The coronavirus has unleashed a series of paradoxes into our lives. We show solidarity by staying apart, with the belief that young people meeting for brunch endanger elders in rest homes. We cease gathering around dinner tables, while hiking trails are packed not with seekers of solitude but with seekers of social connection (for as long as parks stay open). Waiters have lost their jobs, grocery-store clerks serve on the front lines, and there is no traffic on the Bay Bridge.
It is shocking how quickly we have adjusted to this new normal. At Intrepid Ascent, we’re as connected to each other as ever before even though no one has been in the office for two weeks. Most people I know are having more conversations with family and friends, gathering for virtual chats and checking in through an expanding circle of group texts. People are finding ways to help each other navigate dramatically altered times.
Amid these revolutions in daily life, there’s an eerie sense of calm before the storm in health care. Yes, the planners are busy planning and needed space and equipment are being considered, counted, ordered, set aside. But at least here in California, Emergency Departments and Urgent Care centers are relatively quiet. A large medical center nearby has actually emptied out, keeping doctors and patients at home and as healthy as possible in anticipation of the coming waves of very sick people needing intensive care. And many potential patients are themselves reluctant to visit health care settings, which are perceived to be hot-spots for COVID-19.
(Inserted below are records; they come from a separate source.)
==> src/source/niuIsaPkg.sv <==
package niuIsaPkg;

    typedef logic [31:0] wordT;
    typedef logic [4:0]  regIdxT;

    localparam int InstrBytes = 4;  // PC step and immWord scale

    // Primary opcodes, reference encodings
    typedef enum logic [4:0] {
        opAluR = 5'b00000,
        opAddi = 5'b00001,
        opMlti = 5'b00010,
        opAndi = 5'b00101,
        opOri  = 5'b00110,
        opXori = 5'b00111,
        opSuli = 5'b01000,
        opSsli = 5'b01001,
        opSuri = 5'b01010,
        opSsri = 5'b01011,
        opLw   = 5'b10000,
        opSw   = 5'b10011,
        opBeq  = 5'b11000,
        opBne  = 5'b11001,
        opBlt  = 5'b11010,
        opBle  = 5'b11011,
        opJal  = 5'b11111
    } opcodeT;

    // Secondary codes, shared with immediate opcodes where the numbers match
    typedef enum logic [4:0] {
        fnSub = 5'b00000,
        fnAdd = 5'b00001,
        fnMlt = 5'b00010,
        fnNot = 5'b00100,
        fnAnd = 5'b00101,
        fnOr  = 5'b00110,
        fnXor = 5'b00111,
        fnSul = 5'b01000,
        fnSsl = 5'b01001,
        fnSur = 5'b01010,
        fnSsr = 5'b01011,
        fnEq  = 5'b10000,
        fnNeq = 5'b10001,
        fnLt  = 5'b10010,
        fnLeq = 5'b10011
    } aluFuncT;

    // Low 17 bits: rz on top, op2 at the bottom
    typedef struct packed {
        regIdxT     rz;
        logic [6:0] mid;
        aluFuncT    op2;
    } immFieldsT;

    typedef struct packed {
        opcodeT    op1;  // 31:27
        regIdxT    rx;   // 26:22
        regIdxT    ry;   // 21:17
        immFieldsT imm;  // 16:0
    } instrFieldsT;

    typedef enum logic [2:0] {
        busNone,
        busPc,
        busReg,
        busMem,
        busAlu,
        busImm,
        busImmWord  // Immediate times InstrBytes
    } busSrcT;

    typedef struct packed {
        busSrcT  busSrc;
        logic    ldPc;
        logic    incPc;
        logic    ldIr;
        logic    ldMar;
        logic    ldA;
        logic    ldB;
        logic    wrReg;
        logic    wrMem;
        regIdxT  regSel;
        aluFuncT aluFunc;
    } ctrlWordT;

endpackage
So we’re rationing health care, both consciously and unconsciously, on a vast scale in response to the crisis. Not yet in terms of which lives to save with a respirator or bed in the ICU, but in terms of who gets tested and receives sustained professional attention. Given the botched testing regime in the US to date, people with COVID-19 symptoms who do not seem to require immediate intensive care are told that while they probably have the virus, they will not be tested, nor will their contacts be traced. They should stay home and follow the guidelines, no matter how many others they live with or how porous the quarantine.
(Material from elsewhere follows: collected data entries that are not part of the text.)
--- src/logic/play_ctrl.sv ---
`timescale 1ns/10ps

module play_ctrl import aud_dsp_pkg::*; (
    input  logic i_clk,
    input  logic i_rst_n,
    input  logic i_start,
    input  logic i_pause,
    input  logic i_stop,
    input  logic i_daclrck,
    input  logic i_player_ack,
    input  logic i_end,
    output logic o_tick,
    output logic o_clear,
    output logic o_player_en
);

    play_state_t state_r;
    play_state_t state_nxt;

    logic lrck_s1;
    logic lrck_s2;
    logic lrck_s3; // delayed copy of s2 for edge detect
    logic fall_r;
    logic player_en_r;

    // LRCK crosses in from the player clock domain
    always_ff @(posedge i_clk or negedge i_rst_n) begin
        if (!i_rst_n) begin
            lrck_s1 <= 1'b0;
            lrck_s2 <= 1'b0;
            lrck_s3 <= 1'b0;
            fall_r  <= 1'b0;
        end else begin
            lrck_s1 <= i_daclrck;
            lrck_s2 <= lrck_s1;
            lrck_s3 <= lrck_s2;
            fall_r  <= lrck_s3 & ~lrck_s2; // high to low seen on s2
        end
    end

    always_comb begin
        state_nxt = state_r;
        case (state_r)
            IDLE: begin
                if (i_start) begin
                    state_nxt = PLAY;
                end
            end
            PLAY: begin
                if (i_stop) begin
                    state_nxt = STOP; // stop wins over pause
                end else if (i_end) begin
                    state_nxt = IDLE;
                end else if (i_pause) begin
                    state_nxt = PAUSE;
                end
            end
            PAUSE: begin
                if (i_start) begin
                    state_nxt = PLAY;
                end else if (i_stop) begin
                    state_nxt = STOP;
                end
            end
            default: begin
                state_nxt = IDLE; // STOP lasts a single cycle
            end
        endcase
    end

    always_ff @(posedge i_clk or negedge i_rst_n) begin
        if (!i_rst_n) begin
            state_r     <= IDLE;
            player_en_r <= 1'b0;
        end else begin
            state_r <= state_nxt;
            if (state_r != PLAY) begin
                player_en_r <= 1'b0;
            end else if (o_tick) begin
                player_en_r <= 1'b1; // new sample ready next cycle
            end else if (i_player_ack) begin
                player_en_r <= 1'b0;
            end
        end
    end

    assign o_tick      = fall_r & (state_r == PLAY);
    assign o_clear     = (state_r == IDLE) || (state_r == STOP);
    assign o_player_en = player_en_r;

endmodule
When such a diagnosis of COVID-19, whether remote or in person, is entered into an individual’s electronic health record, it will be coded in a manner that can be shared and communicated widely beginning April 1, thanks to an unprecedented update to diagnostic codes (which otherwise occurs on on annual basis, in October). Nevertheless, as our post on lab data explains, there is a disconnect between clinical and public health databases, and a diagnosis alone will not usually trigger public health to count an individual as an official COVID-19 case. Public health agencies are relying on positive lab test results for that, and we’re not testing nearly enough. So, in this very basic way – knowing who has the virus and who doesn’t – we’re in a fog. Thankfully, bright spots are emerging with the creative use of software tools by front-line staff to assess risk factors for COVID-19 and to coordinate services for vulnerable populations such as the homeless; and the engines of Silicon Valley innovation are revving up.
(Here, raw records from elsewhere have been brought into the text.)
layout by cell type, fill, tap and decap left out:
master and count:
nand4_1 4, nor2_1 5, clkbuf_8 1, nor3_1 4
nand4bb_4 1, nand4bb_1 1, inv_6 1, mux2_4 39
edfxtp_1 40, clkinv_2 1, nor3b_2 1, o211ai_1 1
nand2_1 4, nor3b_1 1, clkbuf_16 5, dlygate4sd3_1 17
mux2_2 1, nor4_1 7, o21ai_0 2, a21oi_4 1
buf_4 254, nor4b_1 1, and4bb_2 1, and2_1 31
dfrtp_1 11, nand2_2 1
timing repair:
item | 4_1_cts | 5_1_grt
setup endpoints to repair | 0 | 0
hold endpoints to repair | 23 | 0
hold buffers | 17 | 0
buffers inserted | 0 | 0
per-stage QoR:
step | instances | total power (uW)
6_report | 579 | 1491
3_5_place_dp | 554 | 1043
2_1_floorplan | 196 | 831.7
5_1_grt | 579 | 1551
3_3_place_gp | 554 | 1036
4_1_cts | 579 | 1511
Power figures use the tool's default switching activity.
As the coming storm crashes into our imperfectly prepared institutions, we will need all of the tests, N95 masks, hospital and ICU beds, respirators, courageous medical staff, brilliant data scientists, and enlightened policymakers we can find. But also resilience, empathy, and ingenuity from the rest of us. Staying home and watching Netflix will not be enough. In Wuhan, in addition to aggressive testing and other measures to track and isolate the virus, “many people idled by the lockdowns stepped up to act as fever checkers, contact tracers, hospital construction workers, food deliverers, even babysitters for the children of first responders.”* An outbreak of common spirit is evident all around us, and I am confident that as the challenge deepens, so will the response. Let’s get ready.
*McNeil Jr., Donald G. “The Virus Can be Stopped, but Only With Harsh Steps, Experts Say,” The New York Times. March 22, 2020.